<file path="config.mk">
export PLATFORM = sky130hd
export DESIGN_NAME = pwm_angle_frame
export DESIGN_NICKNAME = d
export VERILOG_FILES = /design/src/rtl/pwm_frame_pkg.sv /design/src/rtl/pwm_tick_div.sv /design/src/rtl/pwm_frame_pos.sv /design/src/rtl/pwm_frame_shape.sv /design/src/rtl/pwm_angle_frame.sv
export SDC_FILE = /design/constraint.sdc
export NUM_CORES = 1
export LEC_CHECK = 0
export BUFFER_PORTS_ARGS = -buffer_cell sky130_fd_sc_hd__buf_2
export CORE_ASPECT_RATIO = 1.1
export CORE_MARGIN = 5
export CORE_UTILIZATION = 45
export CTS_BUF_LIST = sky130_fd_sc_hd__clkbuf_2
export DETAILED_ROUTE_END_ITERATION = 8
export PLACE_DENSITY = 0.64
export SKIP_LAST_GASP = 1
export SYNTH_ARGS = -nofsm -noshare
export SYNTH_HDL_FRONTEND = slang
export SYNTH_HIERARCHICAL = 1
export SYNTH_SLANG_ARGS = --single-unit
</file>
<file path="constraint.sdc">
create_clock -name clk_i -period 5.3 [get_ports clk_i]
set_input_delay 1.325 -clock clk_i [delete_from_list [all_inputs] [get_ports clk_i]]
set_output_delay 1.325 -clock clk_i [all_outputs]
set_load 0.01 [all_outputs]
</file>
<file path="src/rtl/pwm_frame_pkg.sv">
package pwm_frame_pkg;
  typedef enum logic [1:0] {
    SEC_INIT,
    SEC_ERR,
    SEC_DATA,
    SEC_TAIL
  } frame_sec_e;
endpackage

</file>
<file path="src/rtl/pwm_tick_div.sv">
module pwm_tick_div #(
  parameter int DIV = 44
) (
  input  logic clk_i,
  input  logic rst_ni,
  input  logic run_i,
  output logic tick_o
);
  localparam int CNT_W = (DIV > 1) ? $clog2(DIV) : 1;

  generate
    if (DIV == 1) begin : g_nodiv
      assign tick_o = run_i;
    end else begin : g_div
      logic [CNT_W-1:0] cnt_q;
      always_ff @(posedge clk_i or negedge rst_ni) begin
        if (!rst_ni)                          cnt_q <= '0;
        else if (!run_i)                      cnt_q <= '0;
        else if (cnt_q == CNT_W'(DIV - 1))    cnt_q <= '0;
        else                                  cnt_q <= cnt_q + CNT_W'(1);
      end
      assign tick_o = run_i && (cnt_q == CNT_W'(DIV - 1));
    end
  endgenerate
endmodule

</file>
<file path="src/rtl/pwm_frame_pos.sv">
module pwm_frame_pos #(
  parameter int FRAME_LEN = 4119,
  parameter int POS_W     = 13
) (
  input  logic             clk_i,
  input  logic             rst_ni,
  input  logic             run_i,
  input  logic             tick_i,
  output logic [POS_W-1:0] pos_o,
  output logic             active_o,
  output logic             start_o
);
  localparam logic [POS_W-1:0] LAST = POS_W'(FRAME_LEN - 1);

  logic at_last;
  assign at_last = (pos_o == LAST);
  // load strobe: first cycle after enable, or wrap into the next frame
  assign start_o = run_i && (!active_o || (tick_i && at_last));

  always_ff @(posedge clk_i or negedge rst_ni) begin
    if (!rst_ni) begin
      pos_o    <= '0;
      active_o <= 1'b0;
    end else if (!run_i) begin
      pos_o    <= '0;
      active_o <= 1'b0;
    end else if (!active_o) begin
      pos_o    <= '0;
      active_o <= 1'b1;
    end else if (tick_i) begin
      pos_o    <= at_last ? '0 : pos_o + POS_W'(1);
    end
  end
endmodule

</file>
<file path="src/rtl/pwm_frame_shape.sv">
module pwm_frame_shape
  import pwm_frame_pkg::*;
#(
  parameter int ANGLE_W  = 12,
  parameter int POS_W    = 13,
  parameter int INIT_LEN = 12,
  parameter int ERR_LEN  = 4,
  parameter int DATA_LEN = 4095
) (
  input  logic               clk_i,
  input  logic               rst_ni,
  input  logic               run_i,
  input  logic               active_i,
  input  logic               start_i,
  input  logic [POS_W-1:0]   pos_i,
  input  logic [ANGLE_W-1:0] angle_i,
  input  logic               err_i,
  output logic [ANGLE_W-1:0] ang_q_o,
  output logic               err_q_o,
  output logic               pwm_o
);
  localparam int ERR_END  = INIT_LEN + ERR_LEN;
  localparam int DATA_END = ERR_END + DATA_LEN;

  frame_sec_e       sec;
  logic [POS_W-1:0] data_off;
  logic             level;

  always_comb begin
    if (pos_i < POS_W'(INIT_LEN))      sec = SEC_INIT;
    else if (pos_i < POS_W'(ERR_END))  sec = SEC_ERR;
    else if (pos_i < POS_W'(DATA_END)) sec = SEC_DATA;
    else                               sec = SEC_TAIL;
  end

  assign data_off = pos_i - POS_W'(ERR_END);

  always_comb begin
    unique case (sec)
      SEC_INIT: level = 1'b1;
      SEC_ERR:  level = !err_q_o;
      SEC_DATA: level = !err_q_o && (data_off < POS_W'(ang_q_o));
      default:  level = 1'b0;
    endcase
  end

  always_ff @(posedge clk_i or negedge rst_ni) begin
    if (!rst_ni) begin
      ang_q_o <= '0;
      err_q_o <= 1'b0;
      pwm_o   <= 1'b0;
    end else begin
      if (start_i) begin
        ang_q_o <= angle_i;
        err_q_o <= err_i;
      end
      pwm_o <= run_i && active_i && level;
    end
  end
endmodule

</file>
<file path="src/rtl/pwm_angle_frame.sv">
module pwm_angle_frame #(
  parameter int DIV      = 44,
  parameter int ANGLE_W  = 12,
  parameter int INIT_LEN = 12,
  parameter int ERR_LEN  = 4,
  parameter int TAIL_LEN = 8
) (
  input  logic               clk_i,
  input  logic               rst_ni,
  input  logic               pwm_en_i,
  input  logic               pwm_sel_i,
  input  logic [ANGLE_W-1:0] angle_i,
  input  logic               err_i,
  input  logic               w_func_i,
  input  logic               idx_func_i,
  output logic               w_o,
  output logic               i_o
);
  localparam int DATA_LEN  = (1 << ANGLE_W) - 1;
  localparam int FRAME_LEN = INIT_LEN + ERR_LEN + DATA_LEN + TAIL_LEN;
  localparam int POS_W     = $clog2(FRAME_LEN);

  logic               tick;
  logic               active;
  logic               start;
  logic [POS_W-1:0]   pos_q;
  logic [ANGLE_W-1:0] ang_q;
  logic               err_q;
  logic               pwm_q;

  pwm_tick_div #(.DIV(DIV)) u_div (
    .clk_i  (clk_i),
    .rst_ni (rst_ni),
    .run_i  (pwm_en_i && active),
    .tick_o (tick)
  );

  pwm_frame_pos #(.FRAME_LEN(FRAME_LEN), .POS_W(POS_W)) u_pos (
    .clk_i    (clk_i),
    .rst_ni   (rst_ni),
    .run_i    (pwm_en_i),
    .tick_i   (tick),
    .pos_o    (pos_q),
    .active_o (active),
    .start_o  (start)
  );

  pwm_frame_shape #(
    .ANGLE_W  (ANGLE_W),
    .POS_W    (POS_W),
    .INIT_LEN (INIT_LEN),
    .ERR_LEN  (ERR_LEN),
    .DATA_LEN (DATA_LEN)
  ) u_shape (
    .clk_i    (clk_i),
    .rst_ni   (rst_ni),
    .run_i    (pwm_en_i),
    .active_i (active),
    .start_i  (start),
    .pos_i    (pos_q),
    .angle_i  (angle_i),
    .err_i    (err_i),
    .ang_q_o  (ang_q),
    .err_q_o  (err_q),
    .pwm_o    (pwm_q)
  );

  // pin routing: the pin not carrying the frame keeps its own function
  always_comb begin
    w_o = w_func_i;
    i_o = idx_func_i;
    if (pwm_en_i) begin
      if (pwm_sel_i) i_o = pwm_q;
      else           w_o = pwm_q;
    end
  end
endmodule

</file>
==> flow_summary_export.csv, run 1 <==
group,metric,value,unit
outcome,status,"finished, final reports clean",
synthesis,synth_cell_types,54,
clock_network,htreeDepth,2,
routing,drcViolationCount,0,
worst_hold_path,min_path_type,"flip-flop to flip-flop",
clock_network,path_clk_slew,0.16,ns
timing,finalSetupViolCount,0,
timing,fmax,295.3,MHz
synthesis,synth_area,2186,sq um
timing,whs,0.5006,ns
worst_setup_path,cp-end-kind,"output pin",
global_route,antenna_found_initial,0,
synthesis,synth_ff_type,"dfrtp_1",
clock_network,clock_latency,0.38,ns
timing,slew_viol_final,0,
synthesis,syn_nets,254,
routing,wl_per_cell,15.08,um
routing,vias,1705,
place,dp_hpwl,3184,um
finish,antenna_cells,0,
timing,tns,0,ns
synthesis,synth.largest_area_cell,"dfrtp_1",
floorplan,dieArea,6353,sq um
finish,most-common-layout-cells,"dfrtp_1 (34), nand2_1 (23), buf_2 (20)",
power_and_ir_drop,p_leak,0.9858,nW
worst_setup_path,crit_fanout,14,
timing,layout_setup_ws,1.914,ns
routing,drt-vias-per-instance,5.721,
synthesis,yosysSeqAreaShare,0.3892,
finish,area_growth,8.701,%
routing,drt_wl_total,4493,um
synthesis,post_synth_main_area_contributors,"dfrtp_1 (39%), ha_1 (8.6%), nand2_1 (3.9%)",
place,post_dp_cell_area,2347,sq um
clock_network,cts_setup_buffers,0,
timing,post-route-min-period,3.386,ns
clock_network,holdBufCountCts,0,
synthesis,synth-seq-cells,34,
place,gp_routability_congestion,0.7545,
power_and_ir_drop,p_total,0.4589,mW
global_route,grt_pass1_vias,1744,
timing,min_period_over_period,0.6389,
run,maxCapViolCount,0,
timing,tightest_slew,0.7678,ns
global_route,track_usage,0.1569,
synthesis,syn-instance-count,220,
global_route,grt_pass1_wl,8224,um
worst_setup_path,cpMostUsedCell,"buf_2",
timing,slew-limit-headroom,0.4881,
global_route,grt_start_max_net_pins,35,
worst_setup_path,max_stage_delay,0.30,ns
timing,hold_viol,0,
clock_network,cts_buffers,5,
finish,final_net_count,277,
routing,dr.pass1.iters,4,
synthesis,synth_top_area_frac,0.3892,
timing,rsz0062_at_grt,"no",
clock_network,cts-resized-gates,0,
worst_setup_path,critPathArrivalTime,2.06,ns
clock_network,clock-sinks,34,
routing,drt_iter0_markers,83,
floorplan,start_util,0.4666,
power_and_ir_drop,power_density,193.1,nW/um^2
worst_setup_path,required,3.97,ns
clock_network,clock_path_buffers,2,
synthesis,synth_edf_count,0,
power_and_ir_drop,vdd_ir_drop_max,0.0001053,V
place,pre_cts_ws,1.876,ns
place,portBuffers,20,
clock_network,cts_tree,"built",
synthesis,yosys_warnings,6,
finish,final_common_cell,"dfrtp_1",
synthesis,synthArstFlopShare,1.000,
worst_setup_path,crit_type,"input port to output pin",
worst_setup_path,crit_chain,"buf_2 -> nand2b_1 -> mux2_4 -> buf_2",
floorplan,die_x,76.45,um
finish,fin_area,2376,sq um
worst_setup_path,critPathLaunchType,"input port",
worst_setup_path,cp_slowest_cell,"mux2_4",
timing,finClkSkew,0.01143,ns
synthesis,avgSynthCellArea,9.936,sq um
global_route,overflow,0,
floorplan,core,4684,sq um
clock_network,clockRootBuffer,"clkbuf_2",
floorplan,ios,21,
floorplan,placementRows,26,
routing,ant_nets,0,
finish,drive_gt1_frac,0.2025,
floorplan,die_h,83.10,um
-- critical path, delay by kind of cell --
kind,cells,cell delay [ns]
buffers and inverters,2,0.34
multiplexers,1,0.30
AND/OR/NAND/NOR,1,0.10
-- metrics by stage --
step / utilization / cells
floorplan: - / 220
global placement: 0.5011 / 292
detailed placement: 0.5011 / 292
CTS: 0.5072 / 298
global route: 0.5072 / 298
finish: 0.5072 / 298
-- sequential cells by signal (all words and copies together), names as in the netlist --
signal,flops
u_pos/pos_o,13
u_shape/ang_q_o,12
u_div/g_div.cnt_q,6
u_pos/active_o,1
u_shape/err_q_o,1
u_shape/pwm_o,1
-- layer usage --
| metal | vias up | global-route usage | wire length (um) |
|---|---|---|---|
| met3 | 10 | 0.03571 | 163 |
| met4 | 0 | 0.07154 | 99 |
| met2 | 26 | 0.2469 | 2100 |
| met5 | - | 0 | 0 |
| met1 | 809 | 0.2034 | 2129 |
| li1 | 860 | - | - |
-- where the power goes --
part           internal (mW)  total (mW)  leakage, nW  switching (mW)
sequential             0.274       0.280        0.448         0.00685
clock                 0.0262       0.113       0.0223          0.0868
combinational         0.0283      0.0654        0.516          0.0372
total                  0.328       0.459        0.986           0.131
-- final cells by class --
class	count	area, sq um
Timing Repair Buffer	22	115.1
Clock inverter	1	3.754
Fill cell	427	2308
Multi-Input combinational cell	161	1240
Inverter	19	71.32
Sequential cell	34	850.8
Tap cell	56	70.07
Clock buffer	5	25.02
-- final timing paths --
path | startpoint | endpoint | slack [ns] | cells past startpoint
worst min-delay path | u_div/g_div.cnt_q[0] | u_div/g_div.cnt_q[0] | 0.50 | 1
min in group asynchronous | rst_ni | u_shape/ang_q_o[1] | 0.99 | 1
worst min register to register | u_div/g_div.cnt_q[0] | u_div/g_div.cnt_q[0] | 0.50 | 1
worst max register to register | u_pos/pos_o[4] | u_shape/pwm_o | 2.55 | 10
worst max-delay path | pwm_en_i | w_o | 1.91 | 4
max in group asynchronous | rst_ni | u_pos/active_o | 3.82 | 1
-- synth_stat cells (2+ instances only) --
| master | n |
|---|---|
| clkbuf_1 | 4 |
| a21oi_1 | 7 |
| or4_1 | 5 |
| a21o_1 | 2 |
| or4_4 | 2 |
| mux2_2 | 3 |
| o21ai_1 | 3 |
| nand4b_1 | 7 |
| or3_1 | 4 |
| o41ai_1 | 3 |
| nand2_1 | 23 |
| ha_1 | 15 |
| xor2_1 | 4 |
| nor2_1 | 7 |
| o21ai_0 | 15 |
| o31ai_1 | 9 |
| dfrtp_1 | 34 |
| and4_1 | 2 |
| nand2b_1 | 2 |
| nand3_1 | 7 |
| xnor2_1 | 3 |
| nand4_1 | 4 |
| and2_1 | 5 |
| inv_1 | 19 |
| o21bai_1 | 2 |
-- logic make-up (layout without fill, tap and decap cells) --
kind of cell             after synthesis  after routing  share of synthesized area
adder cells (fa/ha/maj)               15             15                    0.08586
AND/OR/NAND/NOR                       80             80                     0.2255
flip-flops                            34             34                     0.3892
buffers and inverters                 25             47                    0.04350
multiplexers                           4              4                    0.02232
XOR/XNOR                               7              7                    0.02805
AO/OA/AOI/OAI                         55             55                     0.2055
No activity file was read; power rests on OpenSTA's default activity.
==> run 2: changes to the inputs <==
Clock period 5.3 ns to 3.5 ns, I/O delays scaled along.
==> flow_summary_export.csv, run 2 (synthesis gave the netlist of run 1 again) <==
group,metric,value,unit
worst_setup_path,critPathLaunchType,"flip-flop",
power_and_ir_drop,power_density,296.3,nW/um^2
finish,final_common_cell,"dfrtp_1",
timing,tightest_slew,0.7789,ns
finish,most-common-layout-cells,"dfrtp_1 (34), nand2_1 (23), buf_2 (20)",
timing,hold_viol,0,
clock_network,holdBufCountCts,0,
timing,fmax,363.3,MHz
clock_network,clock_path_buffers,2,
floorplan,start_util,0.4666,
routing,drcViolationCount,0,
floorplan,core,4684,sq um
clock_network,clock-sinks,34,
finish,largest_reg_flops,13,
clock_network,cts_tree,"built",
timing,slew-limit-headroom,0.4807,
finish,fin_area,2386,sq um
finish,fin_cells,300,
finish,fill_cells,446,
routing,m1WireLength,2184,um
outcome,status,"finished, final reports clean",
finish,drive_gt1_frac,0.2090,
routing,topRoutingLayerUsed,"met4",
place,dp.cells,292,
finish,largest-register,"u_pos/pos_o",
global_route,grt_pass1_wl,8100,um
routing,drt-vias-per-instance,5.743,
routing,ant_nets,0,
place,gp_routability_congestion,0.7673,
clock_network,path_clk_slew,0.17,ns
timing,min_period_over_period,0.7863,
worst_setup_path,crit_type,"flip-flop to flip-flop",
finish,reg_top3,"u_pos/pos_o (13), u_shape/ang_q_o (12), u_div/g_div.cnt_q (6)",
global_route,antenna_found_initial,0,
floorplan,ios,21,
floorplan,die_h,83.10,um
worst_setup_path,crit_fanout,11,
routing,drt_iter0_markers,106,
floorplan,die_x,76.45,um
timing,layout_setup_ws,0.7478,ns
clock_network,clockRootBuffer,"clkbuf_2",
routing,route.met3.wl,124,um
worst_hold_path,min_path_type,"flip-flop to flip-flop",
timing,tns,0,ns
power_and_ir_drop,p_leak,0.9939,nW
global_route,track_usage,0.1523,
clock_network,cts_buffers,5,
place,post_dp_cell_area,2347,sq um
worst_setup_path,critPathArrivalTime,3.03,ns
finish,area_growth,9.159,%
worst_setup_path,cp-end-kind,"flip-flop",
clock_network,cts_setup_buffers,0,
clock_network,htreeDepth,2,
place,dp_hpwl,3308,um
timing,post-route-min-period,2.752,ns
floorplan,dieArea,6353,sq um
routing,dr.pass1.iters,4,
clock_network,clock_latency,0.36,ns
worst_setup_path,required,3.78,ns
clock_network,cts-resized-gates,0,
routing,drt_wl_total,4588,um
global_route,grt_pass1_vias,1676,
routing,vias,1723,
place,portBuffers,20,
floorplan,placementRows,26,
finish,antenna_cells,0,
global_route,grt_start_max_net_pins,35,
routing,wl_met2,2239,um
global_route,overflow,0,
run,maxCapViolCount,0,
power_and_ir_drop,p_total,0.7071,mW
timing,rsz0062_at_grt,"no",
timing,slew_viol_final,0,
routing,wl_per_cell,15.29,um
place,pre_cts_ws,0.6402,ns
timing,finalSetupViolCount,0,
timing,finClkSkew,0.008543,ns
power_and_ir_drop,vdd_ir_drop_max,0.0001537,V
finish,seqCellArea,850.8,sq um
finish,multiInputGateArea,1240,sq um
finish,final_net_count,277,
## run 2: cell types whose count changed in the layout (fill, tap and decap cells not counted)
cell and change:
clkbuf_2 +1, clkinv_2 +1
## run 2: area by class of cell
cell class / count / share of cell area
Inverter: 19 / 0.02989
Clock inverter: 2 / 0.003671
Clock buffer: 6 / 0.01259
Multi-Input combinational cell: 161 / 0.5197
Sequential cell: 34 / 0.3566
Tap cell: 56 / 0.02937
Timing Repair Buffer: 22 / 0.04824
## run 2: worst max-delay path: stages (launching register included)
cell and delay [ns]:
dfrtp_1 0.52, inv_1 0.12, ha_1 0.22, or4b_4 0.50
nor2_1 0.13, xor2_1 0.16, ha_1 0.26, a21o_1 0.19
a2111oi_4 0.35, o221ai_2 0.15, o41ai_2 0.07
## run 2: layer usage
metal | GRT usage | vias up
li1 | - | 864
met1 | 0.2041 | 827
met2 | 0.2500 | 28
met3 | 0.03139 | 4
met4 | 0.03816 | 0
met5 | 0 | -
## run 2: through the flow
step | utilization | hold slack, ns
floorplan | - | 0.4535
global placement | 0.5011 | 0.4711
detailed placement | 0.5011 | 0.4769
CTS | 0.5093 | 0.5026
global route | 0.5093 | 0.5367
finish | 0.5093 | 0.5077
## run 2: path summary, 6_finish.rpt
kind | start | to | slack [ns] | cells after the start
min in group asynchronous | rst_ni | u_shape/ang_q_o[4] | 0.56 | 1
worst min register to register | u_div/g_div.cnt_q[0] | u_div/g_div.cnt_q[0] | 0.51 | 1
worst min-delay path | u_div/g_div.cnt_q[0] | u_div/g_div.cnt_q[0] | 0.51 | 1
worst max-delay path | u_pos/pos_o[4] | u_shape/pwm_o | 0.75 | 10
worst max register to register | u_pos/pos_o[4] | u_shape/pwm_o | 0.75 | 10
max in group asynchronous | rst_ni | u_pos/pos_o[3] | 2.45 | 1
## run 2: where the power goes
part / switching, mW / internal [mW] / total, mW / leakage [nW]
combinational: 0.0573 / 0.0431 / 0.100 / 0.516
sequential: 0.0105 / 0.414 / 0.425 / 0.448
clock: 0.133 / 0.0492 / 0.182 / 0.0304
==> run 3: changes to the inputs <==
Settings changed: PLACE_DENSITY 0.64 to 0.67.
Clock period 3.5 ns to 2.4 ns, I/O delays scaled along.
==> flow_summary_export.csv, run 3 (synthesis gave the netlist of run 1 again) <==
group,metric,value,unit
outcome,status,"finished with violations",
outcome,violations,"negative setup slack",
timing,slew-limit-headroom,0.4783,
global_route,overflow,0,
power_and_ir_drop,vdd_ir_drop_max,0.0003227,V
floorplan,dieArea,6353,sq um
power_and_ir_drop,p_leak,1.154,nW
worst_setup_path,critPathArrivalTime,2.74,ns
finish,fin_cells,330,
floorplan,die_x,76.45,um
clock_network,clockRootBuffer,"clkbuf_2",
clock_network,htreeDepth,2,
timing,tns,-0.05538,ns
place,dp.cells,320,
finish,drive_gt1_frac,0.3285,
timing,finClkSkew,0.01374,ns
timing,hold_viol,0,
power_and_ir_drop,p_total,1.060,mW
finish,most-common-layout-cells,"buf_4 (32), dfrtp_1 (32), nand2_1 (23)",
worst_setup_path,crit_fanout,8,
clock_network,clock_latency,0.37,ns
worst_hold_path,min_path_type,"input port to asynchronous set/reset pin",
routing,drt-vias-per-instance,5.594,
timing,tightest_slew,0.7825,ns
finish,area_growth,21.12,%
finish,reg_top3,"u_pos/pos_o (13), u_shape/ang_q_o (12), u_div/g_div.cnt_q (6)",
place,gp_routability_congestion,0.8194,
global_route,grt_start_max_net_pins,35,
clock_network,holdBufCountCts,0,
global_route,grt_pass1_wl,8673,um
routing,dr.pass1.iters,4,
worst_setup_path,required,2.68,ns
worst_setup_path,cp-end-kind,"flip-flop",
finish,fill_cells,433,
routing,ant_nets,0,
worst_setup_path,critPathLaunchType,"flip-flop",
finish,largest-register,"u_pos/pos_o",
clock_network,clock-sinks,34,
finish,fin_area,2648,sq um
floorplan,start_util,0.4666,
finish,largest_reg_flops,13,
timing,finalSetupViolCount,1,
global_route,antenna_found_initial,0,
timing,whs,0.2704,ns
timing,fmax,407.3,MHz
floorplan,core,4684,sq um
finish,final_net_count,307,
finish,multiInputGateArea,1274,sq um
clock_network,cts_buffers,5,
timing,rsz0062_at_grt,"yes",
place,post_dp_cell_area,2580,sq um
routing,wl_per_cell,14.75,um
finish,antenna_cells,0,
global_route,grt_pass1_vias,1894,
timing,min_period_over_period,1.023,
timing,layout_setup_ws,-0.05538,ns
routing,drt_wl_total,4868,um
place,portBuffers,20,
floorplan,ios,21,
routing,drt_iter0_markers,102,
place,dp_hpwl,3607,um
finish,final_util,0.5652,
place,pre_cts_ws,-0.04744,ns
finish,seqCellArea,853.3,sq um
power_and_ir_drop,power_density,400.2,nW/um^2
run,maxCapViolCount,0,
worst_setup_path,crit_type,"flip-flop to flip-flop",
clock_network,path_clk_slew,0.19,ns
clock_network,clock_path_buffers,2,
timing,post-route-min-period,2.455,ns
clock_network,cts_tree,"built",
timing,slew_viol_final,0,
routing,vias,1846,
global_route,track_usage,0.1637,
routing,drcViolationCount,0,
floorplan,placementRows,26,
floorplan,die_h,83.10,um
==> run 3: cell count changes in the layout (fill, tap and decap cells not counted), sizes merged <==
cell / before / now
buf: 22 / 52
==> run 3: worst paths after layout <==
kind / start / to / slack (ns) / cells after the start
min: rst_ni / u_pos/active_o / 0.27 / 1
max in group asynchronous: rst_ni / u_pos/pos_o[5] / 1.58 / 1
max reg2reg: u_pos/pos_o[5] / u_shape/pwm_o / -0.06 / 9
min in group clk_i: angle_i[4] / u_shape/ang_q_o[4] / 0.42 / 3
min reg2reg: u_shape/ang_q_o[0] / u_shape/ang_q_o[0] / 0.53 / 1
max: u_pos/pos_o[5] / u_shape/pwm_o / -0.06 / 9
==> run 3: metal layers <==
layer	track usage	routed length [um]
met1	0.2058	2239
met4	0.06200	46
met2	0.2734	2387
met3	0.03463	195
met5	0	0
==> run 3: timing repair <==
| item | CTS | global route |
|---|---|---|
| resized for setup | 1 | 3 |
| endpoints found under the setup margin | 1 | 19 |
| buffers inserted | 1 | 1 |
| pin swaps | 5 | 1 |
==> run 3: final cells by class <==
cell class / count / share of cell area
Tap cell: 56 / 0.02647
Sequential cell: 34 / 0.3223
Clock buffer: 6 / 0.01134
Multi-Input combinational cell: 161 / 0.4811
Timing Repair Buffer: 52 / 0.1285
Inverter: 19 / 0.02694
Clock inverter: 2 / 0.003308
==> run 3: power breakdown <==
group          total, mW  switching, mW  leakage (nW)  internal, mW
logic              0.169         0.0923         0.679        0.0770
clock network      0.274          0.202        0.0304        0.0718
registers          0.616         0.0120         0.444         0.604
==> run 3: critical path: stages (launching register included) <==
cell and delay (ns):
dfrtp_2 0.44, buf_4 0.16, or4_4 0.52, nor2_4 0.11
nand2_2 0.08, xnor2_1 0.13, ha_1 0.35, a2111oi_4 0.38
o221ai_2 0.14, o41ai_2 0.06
□ □ □ □
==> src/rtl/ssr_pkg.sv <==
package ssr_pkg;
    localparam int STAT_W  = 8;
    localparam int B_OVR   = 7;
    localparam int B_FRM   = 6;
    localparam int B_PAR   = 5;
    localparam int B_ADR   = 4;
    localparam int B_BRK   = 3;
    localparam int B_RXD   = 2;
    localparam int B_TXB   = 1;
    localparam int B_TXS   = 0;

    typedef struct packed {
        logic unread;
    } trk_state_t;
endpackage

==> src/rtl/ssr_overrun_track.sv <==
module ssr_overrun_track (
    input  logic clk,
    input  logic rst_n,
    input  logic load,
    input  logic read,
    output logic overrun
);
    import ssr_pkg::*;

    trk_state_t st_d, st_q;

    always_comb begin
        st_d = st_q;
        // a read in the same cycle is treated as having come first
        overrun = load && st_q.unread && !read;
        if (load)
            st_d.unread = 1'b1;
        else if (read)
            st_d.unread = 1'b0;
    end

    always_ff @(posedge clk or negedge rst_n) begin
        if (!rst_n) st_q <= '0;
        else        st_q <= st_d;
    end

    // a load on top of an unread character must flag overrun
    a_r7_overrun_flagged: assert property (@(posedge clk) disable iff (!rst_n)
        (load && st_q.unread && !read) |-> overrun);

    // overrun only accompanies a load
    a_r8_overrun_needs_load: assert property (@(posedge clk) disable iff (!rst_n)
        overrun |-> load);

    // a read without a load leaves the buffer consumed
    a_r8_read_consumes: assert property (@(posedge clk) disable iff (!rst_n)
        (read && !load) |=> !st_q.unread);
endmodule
□ □ □ □
Copy out each line of the records where the string "gave" appears.

_Task response_.
==> flow_summary_export.csv, run 2 (synthesis gave the netlist of run 1 again) <==
==> flow_summary_export.csv, run 3 (synthesis gave the netlist of run 1 again) <==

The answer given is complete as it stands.